Pemerintah gencar mendorong efisiensi di segala bidang termasuk di sektor minyak dan gas.

oleh Achmad Dwi Afriyadi diperbarui 25 Agu 2016, 09:45 WIB
Plt Menteri ESDM, Luhut B Pandjaitan keluar dari mobil saat tiba di Kementerian ESDM, Jakarta, (16/8). Kedatangan luhut merupakan yang pertama kali saat memimpin instansi tersebut dan langsung berkordinasi dengan pejabat ESDM. (Liputan6.com/Angga Yuniar)

Liputan6.com, Jakarta Pemerintah gencar mendorong efisiensi di segala bidang termasuk di sektor minyak dan gas. Oleh karenanya, pemerintah memangkas regulasi yang dirasa mempersulit banyak pihak.

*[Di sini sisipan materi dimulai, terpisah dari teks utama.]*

[config.mk]
export PLATFORM = sky130hd
export DESIGN_NAME = servo_io_function_monitor
export DESIGN_NICKNAME = d
export VERILOG_FILES = /design/src/servo_io_pkg.sv /design/src/servo_io_function_monitor.sv
export VERILOG_INCLUDE_DIRS = /design/src
export SDC_FILE = /design/constraint.sdc
export NUM_CORES = 1
export LEC_CHECK = 0
export ABC_AREA = 1
export BUFFER_PORTS_ARGS = -buffer_cell sky130_fd_sc_hd__clkbuf_2
export CAP_MARGIN = 20
export CELL_PAD_IN_SITES_DETAIL_PLACEMENT = 2
export CELL_PAD_IN_SITES_GLOBAL_PLACEMENT = 2
export CORE_MARGIN = 1
export CORE_UTILIZATION = 37
export CTS_CLUSTER_SIZE = 25
export DETAILED_ROUTE_END_ITERATION = 6
export HOLD_SLACK_MARGIN = 0.05
export PLACE_DENSITY_LB_ADDON = 0.1
export RECOVER_POWER = 100
export SLEW_MARGIN = 20
export SYNTH_ARGS = -nofsm -noshare
export SYNTH_HDL_FRONTEND = slang
export SYNTH_SLANG_ARGS = --single-unit
[constraint.sdc]
create_clock -name i_clock -period 5.8 [get_ports i_clock]
set_input_delay 0.58 -clock i_clock [delete_from_list [all_inputs] [get_ports i_clock]]
set_output_delay 0.58 -clock i_clock [all_outputs]
set_load 0.02 [all_outputs]
[src/servo_io_consts.svh]
// register offsets, field positions, reset values and limits of the monitor block
// assumes: included by bare name from the package and the design file
`ifndef SERVO_IO_CONSTS_SVH
`define SERVO_IO_CONSTS_SVH

// ------------------------------------------------------------
// register byte offsets
// ------------------------------------------------------------
`define OFS_FF_GAIN      8'h00
`define OFS_FO_VEL       8'h04
`define OFS_IN_POLARITY  8'h08
`define OFS_CHATTER_TIME 8'h0C
`define OFS_IN_MONITOR   8'h10
`define OFS_OUT_MONITOR  8'h14
`define OFS_EDGE_COUNT   8'h18

// ------------------------------------------------------------
// reset values and legal ranges
// ------------------------------------------------------------
`define FF_GAIN_RESET    14'h2710
`define FF_GAIN_MAX      14'h2710
`define FO_VEL_RESET     14'h0000
`define FO_VEL_MAX       14'h2710
`define POLARITY_RESET   6'h00
`define CHATTER_RESET    16'h0010
`define EDGE_RESET       32'h0000_0000

// ------------------------------------------------------------
// discrete input bit positions
// ------------------------------------------------------------
`define IN_HOLD          0
`define IN_INTEG_OFF     1
`define IN_JOG           2
`define IN_OVERRIDE      3
`define IN_NEG_LIMIT     4
`define IN_POS_LIMIT     5

// ------------------------------------------------------------
// servo output bit positions
// ------------------------------------------------------------
`define OUT_IN_POSITION  0
`define OUT_PROX_FIRST   1
`define OUT_PROX_SECOND  2
`define OUT_NORMAL       3
`define OUT_NEG_DETECT   4
`define OUT_POS_DETECT   5

// ------------------------------------------------------------
// bus answer codes
// ------------------------------------------------------------
`define RESP_OKAY        2'h0
`define RESP_SLVERR      2'h2

`endif

[src/servo_io_pkg.sv]
// types shared by the monitor block and its bench
// assumes: servo_io_consts.svh sits in the same folder
`include "servo_io_consts.svh"

package servo_io_pkg;

    // ------------------------------------------------------------
    // bus carriers
    // ------------------------------------------------------------
    typedef struct packed {
        logic [7:0]  awaddr;
        logic        awvalid;
        logic [31:0] wdata;
        logic [3:0]  wstrb;
        logic        wvalid;
        logic        bready;
        logic [7:0]  araddr;
        logic        arvalid;
        logic        rready;
    } axi_req_type;

    typedef struct packed {
        logic        awready;
        logic        wready;
        logic        bvalid;
        logic [1:0]  bresp;
        logic        arready;
        logic        rvalid;
        logic [31:0] rdata;
        logic [1:0]  rresp;
    } axi_rsp_type;

    // ------------------------------------------------------------
    // servo loop status feeding the output monitors
    // ------------------------------------------------------------
    typedef struct packed {
        logic positioning_done;
        logic target_held;
        logic near_target_first;
        logic near_target_second;
        logic alarm_active;
        logic warning_active;
        logic neg_limit_detected;
        logic pos_limit_detected;
    } loop_status_type;

    // ------------------------------------------------------------
    // whole state of the block
    // ------------------------------------------------------------
    typedef struct packed {
        logic [5:0]       sync1;
        logic [5:0]       sync2;
        logic [5:0]       sync3;
        logic [5:0]       filt;
        logic [5:0][15:0] db_cnt;
        logic [5:0]       outmon;
        logic             phase_a;
        logic             phase_b;
        logic [31:0]      edge_cnt;
        logic [13:0]      ff_gain;
        logic             ff_en;
        logic [13:0]      fo_vel;
        logic             bypass;
        logic [5:0]       polarity;
        logic [15:0]      chatter_time;
        logic             aw_held;
        logic [7:0]       awaddr;
        logic             w_held;
        logic [31:0]      wdata;
        logic [3:0]       wstrb;
        axi_rsp_type      rsp;
    } state_type;

endpackage : servo_io_pkg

Dalam acara Penganugerahan Penghargaan Keselamatan Migas di Bali, Menteri Koordinator Bidang Kemaritiman Luhut Binsar Panjaitan mengatakan pemerintah sedang menyisir peraturan yang bertele-tele.

"Saat ini saya akan mengatasi beberapa masalah, seperti banyak peraturan yang dirasa mempersulit. Kalau bisa diatasi hanya dengan Kepmen (Keputusan Menteri) saya akan tandatangani, selama itu untuk efisiensi," ujar dia dalam keterangan tertulis, Kamis (25/8/2016).

Pada acara tersebut, Plt Menteri Energi dan Sumber Daya Mineral (ESDM) itu juga mengimbau supaya jajaran di Kementerian ESDM melaksanakan tugas secara serius.

"Saya ingin di ESDM ini memiliki teamwork yang baik, jangan bapak-bapak berpolitik. Bekerjalah sesuai bidang kerja Anda. Saya ingatkan kepada saudara, tugas pokok kita adalah menjadikan organisasi ini menjadi organisasi yang efisien dan efektif," tambah dia.

Luhut juga mengaku masih banyak kekurangan yang mesti dibenahi oleh pemerintah.

Meski begitu, Luhut menegaskan terpenting yang mesti dilakukan saat ini ialah memberikan sumbangsih kepada negara serta memberi contoh yang baik kepada masyarakat.

"Contohlah kesederhanaan Presiden kita, keluarganya pun hidup sederhana. Saya juga selalu berusaha memberi tauladan kepada anak buah saya. Tidak pernah memerintahkan anak buah saya untuk melakukan sesuatu yang saya tidak bisa lakukan," tandas dia.